I am trying to reconstruct in Python the dimensionality reduction method called Sparsity Preserving Projections (SPP) based on the paper "Sparsity preserving projections with applications to face recognition" by Lishan Qiao, Songcan Chen and Xiaoyang Tan.
The steps are: Load dataset (Yale B) Split the dataset into training and testing sets and normalize Apply PCA and preserve 98% of the total variance Apply SPP (snpe) on the PCA transformed data Evaluate using SVM, kNN
My problem is that what ever I do I get an accuracy score of ~3%.
def sparse_representation(X):
# Initialize S matrix
m, n = X.shape
S = np.zeros((n, n))
# Convert X to a matrix type that SPAMS can use
X = np.asfortranarray(X, dtype=np.float64)

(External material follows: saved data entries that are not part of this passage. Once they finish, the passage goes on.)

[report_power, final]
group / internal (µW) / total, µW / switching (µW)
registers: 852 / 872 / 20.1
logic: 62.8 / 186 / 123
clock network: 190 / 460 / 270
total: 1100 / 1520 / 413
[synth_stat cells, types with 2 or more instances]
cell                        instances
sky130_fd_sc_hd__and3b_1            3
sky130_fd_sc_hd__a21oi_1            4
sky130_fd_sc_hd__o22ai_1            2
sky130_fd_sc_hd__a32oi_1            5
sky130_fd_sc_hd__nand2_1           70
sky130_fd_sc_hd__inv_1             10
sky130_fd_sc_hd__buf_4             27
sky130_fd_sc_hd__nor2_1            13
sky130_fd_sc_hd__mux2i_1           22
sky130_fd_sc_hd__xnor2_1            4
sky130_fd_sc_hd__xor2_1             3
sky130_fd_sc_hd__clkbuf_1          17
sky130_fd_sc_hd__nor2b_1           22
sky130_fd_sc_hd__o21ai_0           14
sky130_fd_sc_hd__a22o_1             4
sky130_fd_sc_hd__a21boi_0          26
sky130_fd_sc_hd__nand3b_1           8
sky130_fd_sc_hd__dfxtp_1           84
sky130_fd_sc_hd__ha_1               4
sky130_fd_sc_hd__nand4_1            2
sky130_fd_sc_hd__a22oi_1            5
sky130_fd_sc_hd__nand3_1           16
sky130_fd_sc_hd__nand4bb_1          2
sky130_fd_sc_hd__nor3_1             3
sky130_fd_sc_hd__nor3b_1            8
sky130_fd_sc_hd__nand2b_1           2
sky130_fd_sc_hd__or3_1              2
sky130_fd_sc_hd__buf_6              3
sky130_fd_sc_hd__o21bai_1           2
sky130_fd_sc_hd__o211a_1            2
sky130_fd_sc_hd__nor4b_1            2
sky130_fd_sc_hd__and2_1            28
### config.mk
export PLATFORM = sky130hd
export DESIGN_NAME = ucr_fifo_ctrl
export DESIGN_NICKNAME = d
export VERILOG_FILES = /design/src/ucr_fifo_ctrl.v /design/src/ucr_rx_tally.v /design/src/ucr_char_timer.v
export VERILOG_INCLUDE_DIRS = /design/src
export SDC_FILE = /design/constraint.sdc
export NUM_CORES = 1
export LEC_CHECK = 0
export BUFFER_PORTS_ARGS = -buffer_cell sky130_fd_sc_hd__clkbuf_2
export CORE_UTILIZATION = 44
export DETAILED_ROUTE_END_ITERATION = 10
export GPL_ROUTABILITY_DRIVEN = 0
export PLACE_DENSITY = 0.7
export SLEW_MARGIN = 30
export SYNTH_ARGS = -nofsm -noshare
export SYNTH_HDL_FRONTEND = slang
export SYNTH_SLANG_ARGS = --single-unit
### constraint.sdc
create_clock -name mclk_in -period 4.2 [get_ports mclk_in]
set_clock_uncertainty 0.2 [all_clocks]
set_input_delay 0.84 -clock mclk_in [delete_from_list [all_inputs] [get_ports mclk_in]]
set_output_delay 0.84 -clock mclk_in [all_outputs]
set_load 0.01 [all_outputs]
==> config.mk <==
export PLATFORM = sky130hd
export DESIGN_NAME = v110_receive_deframer
export DESIGN_NICKNAME = d
export VERILOG_FILES = /design/src/include/v110_rx_pkg.sv /design/src/v110_receive_deframer.sv /design/src/v110_word_packer.sv
export SDC_FILE = /design/constraint.sdc
export NUM_CORES = 1
export LEC_CHECK = 0
export BUFFER_PORTS_ARGS = -buffer_cell sky130_fd_sc_hd__buf_2
export CAP_MARGIN = 10
export CORE_MARGIN = 2
export CORE_UTILIZATION = 30
export CTS_BUF_LIST = sky130_fd_sc_hd__clkbuf_4
export DETAILED_ROUTE_END_ITERATION = 16
export PLACE_DENSITY = 0.5
export SYNTH_ARGS = -nofsm -noshare
export SYNTH_HDL_FRONTEND = slang
export SYNTH_SLANG_ARGS = --single-unit
==> constraint.sdc <==
create_clock -name sys_clk -period 5 [get_ports sys_clk]
set_input_delay 0.5 -clock sys_clk [delete_from_list [all_inputs] [get_ports sys_clk]]
set_output_delay 0.5 -clock sys_clk [all_outputs]
set_load 0.05 [all_outputs]
## src/shared/ebac_pkg.sv

```systemverilog
/*
 * Constants for the byte-wide nonvolatile data store controller:
 * I/O offsets, control bit positions, operation encodings, timings.
 * Assumes an 8-bit core I/O port on a 10 MHz clock.
 */
package ebac_pkg;
    // I/O offsets; none are printed, so these are arbitrary but fixed
    localparam logic [5:0] OFS_CONTROL   = 6'h1F;
    localparam logic [5:0] OFS_DATA      = 6'h20;
    localparam logic [5:0] OFS_ADDR_LOW  = 6'h21;
    localparam logic [5:0] OFS_ADDR_HIGH = 6'h22;
    localparam logic [7:0] DATA_SPACE_OFS = 8'h20;
    localparam logic [5:0] BITOP_LIMIT    = 6'h1F;

    // Control register bit positions
    localparam int BIT_READ  = 0;
    localparam int BIT_START = 1;
    localparam int BIT_ARM   = 2;
    localparam int BIT_OPLO  = 4;
    localparam int BIT_OPHI  = 5;

    localparam logic [1:0] OP_COMBINED  = 2'h0;
    localparam logic [1:0] OP_ERASE     = 2'h1;
    localparam logic [1:0] OP_WRITE     = 2'h2;
    localparam logic [1:0] OP_RESERVED  = 2'h3;

    localparam logic [7:0] DATA_RESET   = 8'h00;
    localparam int ADDR_W = 9;
    localparam int DEPTH  = 512;

    localparam logic [2:0] ARM_CYCLES   = 3'h4;
    localparam logic [2:0] READ_STALL   = 3'h4;
    localparam logic [2:0] START_STALL  = 3'h2;

    // Programming times in microseconds, typical
    localparam int T_COMBINED_US = 3400;
    localparam int T_SPLIT_US    = 1800;

    typedef enum logic [1:0] {
        EB_IDLE,
        EB_ERASE,
        EB_WRITE
    } ebac_state_t;
endpackage

```

## src/design/ebac_osc_tick.sv

```systemverilog
/*
 * Tick generator from the calibrated oscillator clock.
 * Assumes osc_tick_in is a one-cycle pulse per oscillator period,
 * already in the mclk domain.
 */
`timescale 1ns/100ps
module ebac_osc_tick
    import ebac_pkg::*;
(
    input  wire logic        mclk,        // System clock
    input  wire logic        rst,         // Async reset, high
    input  wire logic        osc_tick_in, // Oscillator period pulse
    input  wire logic        run,         // Counting enabled
    input  wire logic [23:0] target,      // Ticks to count
    output logic             done         // One-cycle completion pulse
);
    logic [23:0] cnt_r;

    always_ff @(posedge mclk or posedge rst) begin
        if (rst) begin
            cnt_r <= 24'h00_0000;
        end else if (!run) begin
            cnt_r <= 24'h00_0000;
        end else if (osc_tick_in) begin
            // Restart on completion so a following phase gets its full time
            if (done) begin
                cnt_r <= 24'h00_0000;
            end else begin
                cnt_r <= cnt_r + 24'h00_0001;
            end
        end
    end

    assign done = run && osc_tick_in && (cnt_r + 24'h00_0001 >= target);
endmodule // ebac_osc_tick

```

## src/design/ebac_ctrl.sv

```systemverilog
/*
 * Nonvolatile data byte access controller on the core I/O port.
 * Holds address, data and control registers, runs erase and write
 * sequences timed by the calibrated oscillator, and serves reads.
 * Assumes the core honours io_stall and an array model sits on
 * the nv_* pins. Programming survives a reset; rst_prog is the
 * power-on reset that alone may abort it.
 */
// Function
// RULE1 - Mode 00 armed start: erase then write
// RULE2 - Mode 01 armed start: erase only
// RULE3 - Mode 10 armed start: write only
// RULE4 - Start flag reads one until done
// RULE5 - No new access while programming
// RULE6 - Host erases before write-only use
// RULE7 - Timing from calibrated oscillator ticks
// RULE8 - Reset does not abort running program
// RULE9 - Nine-bit address, high bits read zero
// RULE10 - Address undefined at reset, host loads
// RULE11 - Linear byte addressing from zero
// RULE12 - Data register: write source, read result
// RULE13 - Host read sequence polls start flag
// RULE14 - Host write sequence polls busy
// RULE15 - Data-space alias at I/O plus 0x20
// RULE16 - Bit set/clear touches one bit
// RULE17 - Host writes reserved bits as zero
// RULE18 - Arm flag self-clears after four cycles
// RULE19 - Mode locked while busy, reset 00
// RULE20 - Stall four on read, two start
// RULE21 - No read or address change busy
// RULE22 - Mode durations are tick parameters
// RULE23 - Operands captured only while idle
`timescale 1ns/100ps
module ebac_ctrl
    import ebac_pkg::*;
#(
    parameter logic [23:0] TICKS_COMBINED = 24'h00_0D48, // 3400 us
    parameter logic [23:0] TICKS_SPLIT    = 24'h00_0708  // 1800 us
) (
    input  wire logic        mclk,         // System clock 10 MHz
    input  wire logic        rst,          // Core reset, async high
    input  wire logic        rst_prog,     // Power-on reset, async high
    input  wire logic        osc_tick,     // Calibrated oscillator tick
    input  wire logic [7:0]  io_addr,      // Address, I/O or data space
    input  wire logic        io_dspace,    // Address is data space
    input  wire logic        io_wr,        // Byte write strobe
    input  wire logic        io_rd,        // Byte read strobe
    input  wire logic        io_bitset,    // Single-bit set
    input  wire logic        io_bitclr,    // Single-bit clear
    input  wire logic [2:0]  io_bitsel,    // Bit for set/clear
    input  wire logic [7:0]  io_wdata,     // Write data
    output logic [7:0]       io_rdata,     // Read data
    output logic             io_stall,     // Halt core
    output logic [8:0]       nv_addr,      // Array byte address
    output logic [7:0]       nv_wdata,     // Array write data
    output logic             nv_erase,     // Array erasing
    output logic             nv_program,   // Array writing
    input  wire logic [7:0]  nv_rdata      // Array read data
);
    logic [7:0]  addr_low_r;
    logic        addr_bit8_r;
    logic [7:0]  data_r;
    logic [1:0]  op_r;
    logic        arm_r;
    logic [2:0]  arm_cnt_r;
    logic [2:0]  stall_r;
    ebac_state_t state_r;
    logic        phase_done;
    logic [23:0] phase_target;
    logic [5:0]  ioa;
    logic        hit;
    logic [7:0]  cur;
    logic [7:0]  wv;
    logic        busy;
    logic        wr_ctl;
    logic        wr_any;

    // Data-space addresses map back to the I/O offset
    always_comb begin
        ioa = io_addr[5:0];
        hit = !io_dspace && io_addr < 8'h40;
        if (io_dspace) begin
            ioa = 6'((io_addr - DATA_SPACE_OFS));           // RULE15
            hit = io_addr >= DATA_SPACE_OFS && io_addr < 8'h60;
        end
    end

    assign busy = (state_r != EB_IDLE);                    // RULE4

    // Current control byte: reserved bits and the read strobe read zero
    always_comb begin
        cur = 8'h00;
        cur[BIT_START] = busy;
        cur[BIT_ARM]   = arm_r;
        cur[BIT_OPLO]  = op_r[0];
        cur[BIT_OPHI]  = op_r[1];
    end

    // Bit ops affect only the chosen bit; read strobe reads zero so
    // a bit op never re-fires it
    always_comb begin
        wv = io_wdata;
        if (io_bitset) begin
            wv = cur | (8'h01 << io_bitsel);               // RULE16
        end else if (io_bitclr) begin
            wv = cur & ~(8'h01 << io_bitsel);              // RULE16
        end
    end

    assign wr_any = hit && (io_wr ||
                    ((io_bitset || io_bitclr) && ioa <= BITOP_LIMIT));
    assign wr_ctl = wr_any && ioa == OFS_CONTROL;

    // Address held across core reset: no defined reset value
    always_ff @(posedge mclk) begin
        if (wr_any && !busy && ioa == OFS_ADDR_LOW) begin  // RULE21
            addr_low_r <= wv;                              // RULE10
        end
    end

    always_ff @(posedge mclk) begin
        if (wr_any && !busy && ioa == OFS_ADDR_HIGH) begin // RULE23
            addr_bit8_r <= wv[0];                          // RULE9
        end
    end

    // Kept through a core reset while programming, so a write in
    // flight still programs the byte that was loaded
    always_ff @(posedge mclk or posedge rst_prog) begin
        if (rst_prog) begin
            data_r <= DATA_RESET;
        end else if (rst && !busy) begin
            data_r <= DATA_RESET;                          // RULE8
        end else if (wr_ctl && wv[BIT_READ] && !busy) begin
            data_r <= nv_rdata;                            // RULE12
        end else if (wr_any && !busy && ioa == OFS_DATA) begin
            data_r <= wv;                                  // RULE23
        end
    end

    // Arm flag with four-cycle window
    always_ff @(posedge mclk or posedge rst) begin
        if (rst) begin
            arm_r     <= 1'b0;
            arm_cnt_r <= 3'h0;
        end else if (wr_ctl && wv[BIT_ARM] && !arm_r) begin
            arm_r     <= 1'b1;
            arm_cnt_r <= ARM_CYCLES - 3'h1;
        end else if (arm_r) begin
            if (arm_cnt_r == 3'h0) begin
                arm_r <= 1'b0;                             // RULE18
            end else begin
                arm_cnt_r <= arm_cnt_r - 3'h1;
            end
        end
    end

    // Mode field; kept through a core reset while programming
    always_ff @(posedge mclk or posedge rst_prog) begin
        if (rst_prog) begin
            op_r <= OP_COMBINED;
        end else if (rst && !busy) begin
            op_r <= OP_COMBINED;                           // RULE19
        end else if (wr_ctl && !busy && !rst) begin
            op_r <= {wv[BIT_OPHI], wv[BIT_OPLO]};          // RULE19
        end
    end

    // Sequencer on the programming reset only, so core reset lets
    // a running operation finish
    always_ff @(posedge mclk or posedge rst_prog) begin
        if (rst_prog) begin
            state_r <= EB_IDLE;
        end else begin
            unique case (state_r)
                EB_IDLE: begin
                    // Reserved mode starts nothing
                    if (!rst && wr_ctl && wv[BIT_START] && arm_r) begin
                        if (op_r == OP_COMBINED || op_r == OP_ERASE) begin
                            state_r <= EB_ERASE;           // RULE1 RULE2
                        end else if (op_r == OP_WRITE) begin
                            state_r <= EB_WRITE;           // RULE3
                        end
                    end
                end
                EB_ERASE: begin
                    if (phase_done) begin
                        state_r <= (op_r == OP_COMBINED) ? EB_WRITE
                                                         : EB_IDLE;
                    end
                end
                EB_WRITE: begin
                    if (phase_done) begin
                        state_r <= EB_IDLE;                // RULE4 RULE8
                    end
                end
            endcase
        end
    end

    // Combined time splits evenly between its two phases
    always_comb begin
        if (op_r == OP_COMBINED) begin
            phase_target = TICKS_COMBINED >> 1;            // RULE22
        end else begin
            phase_target = TICKS_SPLIT;                    // RULE22
        end
    end

    ebac_osc_tick u_tick (
        .mclk        (mclk),
        .rst         (rst_prog),
        .osc_tick_in (osc_tick),                           // RULE7
        .run         (busy),
        .target      (phase_target),
        .done        (phase_done)
    );

    // Core stall after read or start
    always_ff @(posedge mclk or posedge rst) begin
        if (rst) begin
            stall_r <= 3'h0;
        end else if (wr_ctl && wv[BIT_READ] && !busy) begin
            stall_r <= READ_STALL;                         // RULE20
        end else if (wr_ctl && wv[BIT_START] && arm_r && !busy
                     && op_r != OP_RESERVED) begin
            stall_r <= START_STALL;                        // RULE20
        end else if (stall_r != 3'h0) begin
            stall_r <= stall_r - 3'h1;
        end
    end

    assign io_stall = (stall_r != 3'h0);

    always_comb begin
        io_rdata = 8'h00;
        if (hit && io_rd) begin
            unique case (ioa)
                OFS_CONTROL:   io_rdata = cur;
                OFS_DATA:      io_rdata = data_r;
                OFS_ADDR_LOW:  io_rdata = addr_low_r;
                OFS_ADDR_HIGH: io_rdata = {7'h00, addr_bit8_r}; // RULE9
                default:       io_rdata = 8'h00;
            endcase
        end
    end

    assign nv_addr    = {addr_bit8_r, addr_low_r};         // RULE11
    assign nv_wdata   = data_r;
    assign nv_erase   = (state_r == EB_ERASE);             // RULE5
    assign nv_program = (state_r == EB_WRITE);
endmodule // ebac_ctrl

```

## config.mk

```make
export PLATFORM = sky130hd
export DESIGN_NAME = ebac_ctrl
export DESIGN_NICKNAME = d
export VERILOG_FILES = /design/src/shared/ebac_pkg.sv /design/src/design/ebac_osc_tick.sv /design/src/design/ebac_ctrl.sv
export SDC_FILE = /design/constraint.sdc
export NUM_CORES = 1
export LEC_CHECK = 0
export BUFFER_PORTS_ARGS = -buffer_cell sky130_fd_sc_hd__buf_2
export CAP_MARGIN = 20
export CORE_ASPECT_RATIO = 1.75
export CORE_UTILIZATION = 40
export CTS_CLUSTER_SIZE = 14
export DETAILED_ROUTE_END_ITERATION = 16
export PLACE_DENSITY = 0.64
export SYNTH_ARGS = -nofsm -noshare
export SYNTH_HDL_FRONTEND = slang
export SYNTH_SLANG_ARGS = --single-unit
```

## constraint.sdc

```tcl
create_clock -name mclk -period 5.2 [get_ports mclk]
set_input_delay 0 -clock mclk [delete_from_list [all_inputs] [get_ports mclk]]
set_output_delay 0 -clock mclk [all_outputs]
set_load 0.03 [all_outputs]
```

# Word level (Yosys, flattened, before mapping)
# Index checks and enable logic that the tools add are counted.
[op_classes]
muxes = 31
eq_ne = 15
n_addsub = 4
order_cmp = 5
reduce_logical = 44
shifts = 1
bitwise = 3
[op_table]
columns = ["op", "count"]
rows = [
  ["$mux 24", 3],
  ["$mux 8", 6],
  ["$pmux 8 s4", 1],
  ["$logic_and 1x1->1", 26],
  ["$add 24x1->24 const B", 1],
  ["$ge 24x11->1", 1],
  ["$eq 6x6->1 const B", 3],
  ["$mux 3", 6],
  ["$lt 8x7->1 const B", 2],
  ["$mux 2", 8],
  ["$mux 9", 1],
  ["$reduce_bool 3->1", 3],
  ["$and 6x8->8", 1],
  ["$ge 8x6->1 const B", 1],
  ["$ne 2x2->1 const B", 4],
  ["$not 8->8", 1],
  ["$or 6x8->8", 1],
  ["$shl 1x3->8 const A", 1],
  ["$eq 6x5->1 const B", 1],
  ["$le 6x5->1 const B", 1],
  ["$mux 6", 1],
  ["$pmux 2 s3", 1],
  ["$reduce_bool 2->1", 3],
  ["$sub 3x1->3 const B", 2],
  ["12 further kinds", 24],
]
[totals]
word_cells = 112
output_inout_bits = 28
reg_bits = 52
input_bits = 36

# Longest topological paths before layout
[depth]
word_depth = 13
ltp_mapped = 15
mapped_depth_nobuf = 13

# Modules after synthesis
# From an unflattened synthesis, not the netlist that was laid out.
[hier_totals]
cells_unflattened = 490
area_unflattened_um2 = 4320.4
[by_module_without_submodules]
columns = ["mod", "seq_area_each_um2", "instances", "area_per_inst_um2", "cells_per_inst"]
rows = [
  ["ebac_osc_tick", 600.6, 1, 2422.3, 293],
  ["ebac_ctrl", 745.7, 1, 1898.1, 197],
]

# Least setup slack after synthesis
# OpenSTA, ideal clock, no wires.
[synth_path]
path_kind = "flip-flop to flip-flop"
from = "register u_tick.cnt_r[2]"
to = "register state_r[0]"
setup_ns = 0.125
setup_slack_ns = 2.244
stages_incl_launch_ff = 14
n_path_buf = 1
t_required_ns = 5.075
arrival_ns = 2.831
synth_period_minus_slack_ns = 2.956
path_cell_list = "dfrtp_1 nand4_1 nor2_1 xor2_1 ha_1 nand2_1 a21oi_1 or4b_1 a211o_1 a41oi_1 and3_1 buf_6 o21ai_2 mux2_4"
[synth_via]
elab_chain_len = 5
word_cells_on_any_way = 6
classes_between = "add/sub: 1; order compare: 1; eq/ne: 2; reduce/logical: 2"
[synth_lines]
columns = ["item", "line", "text"]
rows = [
  ["start: declaration", "ebac_osc_tick.sv:17", "logic [23:0] cnt_r;"],
  ["start signal: assignment", "ebac_osc_tick.sv:29", "cnt_r <= cnt_r + 24'h00_0001;"],
  ["$add 24x1->24 *", "ebac_osc_tick.sv:34", "assign done = run && osc_tick_in && (cnt_r + 24'h00_0001 >= target);"],
  ["$ge 24x11->1 *", "ebac_osc_tick.sv:34", ""],
  ["$logic_and 1x1->1 *", "ebac_osc_tick.sv:34", ""],
  ["$ne 2x1->1 (no source line)", "n/a", ""],
  ["$reduce_and 4->1 (no source line) *", "n/a", ""],
  ["end signal: assignment", "ebac_ctrl.sv:188", "state_r <= (op_r == OP_COMBINED) ? EB_WRITE"],
  ["end: declaration", "ebac_ctrl.sv:67", "ebac_state_t state_r;"],
]
# Every way passes the cells marked *; elsewhere a longest branch is shown, timed or not.
# A chain may end at the register's enable or synchronous reset.

# Worst setup path after layout
[layout_path]
from = "register u_tick.cnt_r[3]"
to = "register state_r[0]"
# Same word-level chain as after synthesis.

==> run metrics <==
Max Cap Viol=0; WHS=between 0.03 and 0.04 ns; Max Slew Vio Count=0; startpoint types=flop; fin crit share=63.1%; total grt overflow=0; non-filler cells, final=507; fin nets=465; TritonCTS buffer count=5; final worst setup slack=1.92 ns; worst slack, placed=1.94 ns; die area=roughly 0.0084 mm²; Clock Path Buffers=2; antenna violations before repair=0; post-synth cell types=53; post_cts resized=0; CTS tree=done; Worst Skew=between 0.005 and 0.006 ns; total clock sinks=52; Cells after Synth=351; Total Routing Usage GR=19.9%; largest net degree at the start of global routing=37; Final Wtd Congestion=0.878; setup_tns=0 ns; drt first-iter violations=161; worst slew pin tran=0.698 ns; first-pass detailed-route iteration total=4; Synth Area per Inst=between 9 and 10 µm²; WL final=about 8000 µm; Critical Path RT=approximately 5.4 ns; asr flop ratio synth=a little over 80%; Rel. slew slack=53.3%; Chip Width=69.9 µm; core area=slightly below 0.008 mm²; Seq/Total Area, Yosys=a little over two fifths; clk_lat worst skew=0.29 ns; share of cells above drive strength 1=21.3%; prevailing post-synth register cell=dfrtp_1; drt wl/cell=16.0 µm; vias in the first global route=2691; antenna cell count=0; Vert. Die Dim=121 µm; post-DP HPWL=6360 µm; outcome=completed; Clk Tree Root Cell=clkbuf_16; initial core utilization=41.1%; #FFs+latches synth=52; Syn Std Cell Area=0.00323 mm²; synth cell count leaders=43 x dfrtp_1, 40 x nor2_1, 32 x nand2_1, 24 x inv_1, 18 x nor3_1; Max H-tree Level=2; Slowest-stage cell, CP=or4b_1; Net Count, Synth=400; first-pass GRT wire length=13000 µm; CP Max Fanout=7; CP max stage delay=0.47 ns; RSZ-0062 raised after global routing=false; synth warn=0; count leader, synth=dfrtp_1; Cell Count Post-Placement=between 400 and 500; Final Critical Period=around 3.3 ns; Peak VDD IR=roughly 0.18 mV; Peak Freq=305 MHz; Post-DRT Antenna Nets=0; Vias/cell=between 5 and 6; Area growth syn-to-layout=18.7%; PwrDens=312 mW/mm²; area share of the leading cell type in the synthesized netlist=33.4%; Worst Path Arrival=3.46 ns; critical path capture point type=flop; EDFF count, synth=9; Ports=64; site row count=43; Hold Fails Final Rpt=0; synth top area cells=dfrtp_1 33%, edfxtp_1 8.4%, ha_1 5.0%; final setup violation count=0; drt drc=0; Synth area leader=dfrtp_1; worst path cell trace=nand4_1 > nor2_1 > xor2_1 > ha_1 > nand2_1 > a21oi_1 > or4b_1 > a211o_1 > a41oi_1 > and3_1 > o21ai_2 > mux2_4; critical path type=flop to flop; clk slew on worst S/H paths=0.07 ns; min-delay worst type=primary input to flop; total number of vias=2793; static leakage=~0.0019 µW; IO buf count=63
[flip-flops by register name (all words and copies together), names as in the netlist]
name and count:
u_tick.cnt_r 24, addr_low_r 8, nv_wdata 8, arm_cnt_r 3, stall_r 3, op_r 2
state_r 2, addr_bit8_r 1, arm_r 1
[cell usage in the layout, fill, tap and decap left out, types with 2 or more instances in the layout]
| cell | count |
|---|---|
| dlygate4sd3_1 | 3 |
| nand4_1 | 4 |
| clkbuf_16 | 5 |
| o211ai_1 | 4 |
| and2_1 | 14 |
| a22o_1 | 6 |
| xor2_1 | 6 |
| nor2_1 | 40 |
| nand2_1 | 32 |
| a21oi_1 | 10 |
| o21ai_0 | 13 |
| or3_1 | 2 |
| o21a_1 | 2 |
| nor3b_1 | 2 |
| nand3_1 | 8 |
| ha_1 | 13 |
| nand2b_1 | 3 |
| a2bb2oi_1 | 2 |
| a211oi_1 | 2 |
| dfrtp_1 | 43 |
| a41oi_1 | 2 |
| mux2i_1 | 16 |
| edfxtp_1 | 9 |
| a31oi_1 | 6 |
| mux2_2 | 8 |
| and3_1 | 5 |
| buf_2 | 63 |
| buf_4 | 4 |
| nor3_1 | 18 |
| nor2b_1 | 3 |
| xnor2_1 | 10 |
| a22oi_1 | 4 |
| inv_1 | 24 |
| or2_2 | 2 |
| nand4b_1 | 3 |
| nor4_1 | 6 |
[logic make-up (layout without fill, tap and decap cells)]
group / count (synthesis) / count (layout) / synth area share (%)
compound gates: 60 / 60 / 12.8
xor+xnor: 16 / 16 / 4.34
fa+ha+maj: 13 / 13 / 5.04
buf+inv: 37 / 103 / 4.81
flops: 52 / 52 / 41.7
mux: 25 / 25 / 8.22
simple gates: 148 / 148 / 23.1
[area by class of cell]
cell class / instances / area, µm²
clock inverters: 3 / 42.5
clock buffers: 5 / 125
multi-input cells: 262 / 1720
fillers: 773 / 4030
flip-flops and latches: 52 / 1350
repair buffers: 71 / 387
well taps: 90 / 113
inverters: 24 / 90.1
[critical path: cells and delay by family (launching register included)]
family                     cells  cell delay, ns
AOI/OAI and AO/OA              4            0.65
DFF                            1            0.46
xor gates and xnor gates       1            0.22
muxes                          1            0.31
adders and majority gates      1            0.28
and+or+nand+nor                5            1.26
[worst paths after layout]
path                            depth (start not counted)  slack (ns)                        start                           end
worst min register to register                          2        0.50       stall_r[1]$_DFFE_PP0P_        stall_r[1]$_DFFE_PP0P_
max in group asynchronous                               4        4.51                     rst_prog  u_tick.cnt_r[10]$_DFFE_PP0P_
worst max register to register                         12        1.92  u_tick.cnt_r[3]$_DFFE_PP0P_        state_r[0]$_DFFE_PP0P_
worst max-delay path                                   12        1.92  u_tick.cnt_r[3]$_DFFE_PP0P_        state_r[0]$_DFFE_PP0P_
worst min-delay path                                    3        0.03                  io_wdata[2]       addr_low_r[2]$_DFFE_PP_
min in group asynchronous                               3        0.25                          rst        stall_r[1]$_DFFE_PP0P_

# Set the parameters for SPAMS
param = {'lambda1': 1e-6, 'numThreads': -1, 'mode': 2}
# Loop through each sample to find s_i
for i in tqdm(range(n)):
# Define X_temp and x
X_temp = np.delete(X, i, axis=1)
x = X[:, i].reshape(-1, 1)
# Use SPAMS to find the sparse representation
s_i = spams.lasso(x, D=X_temp, return_reg_path=False, **param).toarray()
# Check for negative values and take their absolute value
s_i[np.where(s_i < 0)] = np.abs(s_i[np.where(s_i < 0)])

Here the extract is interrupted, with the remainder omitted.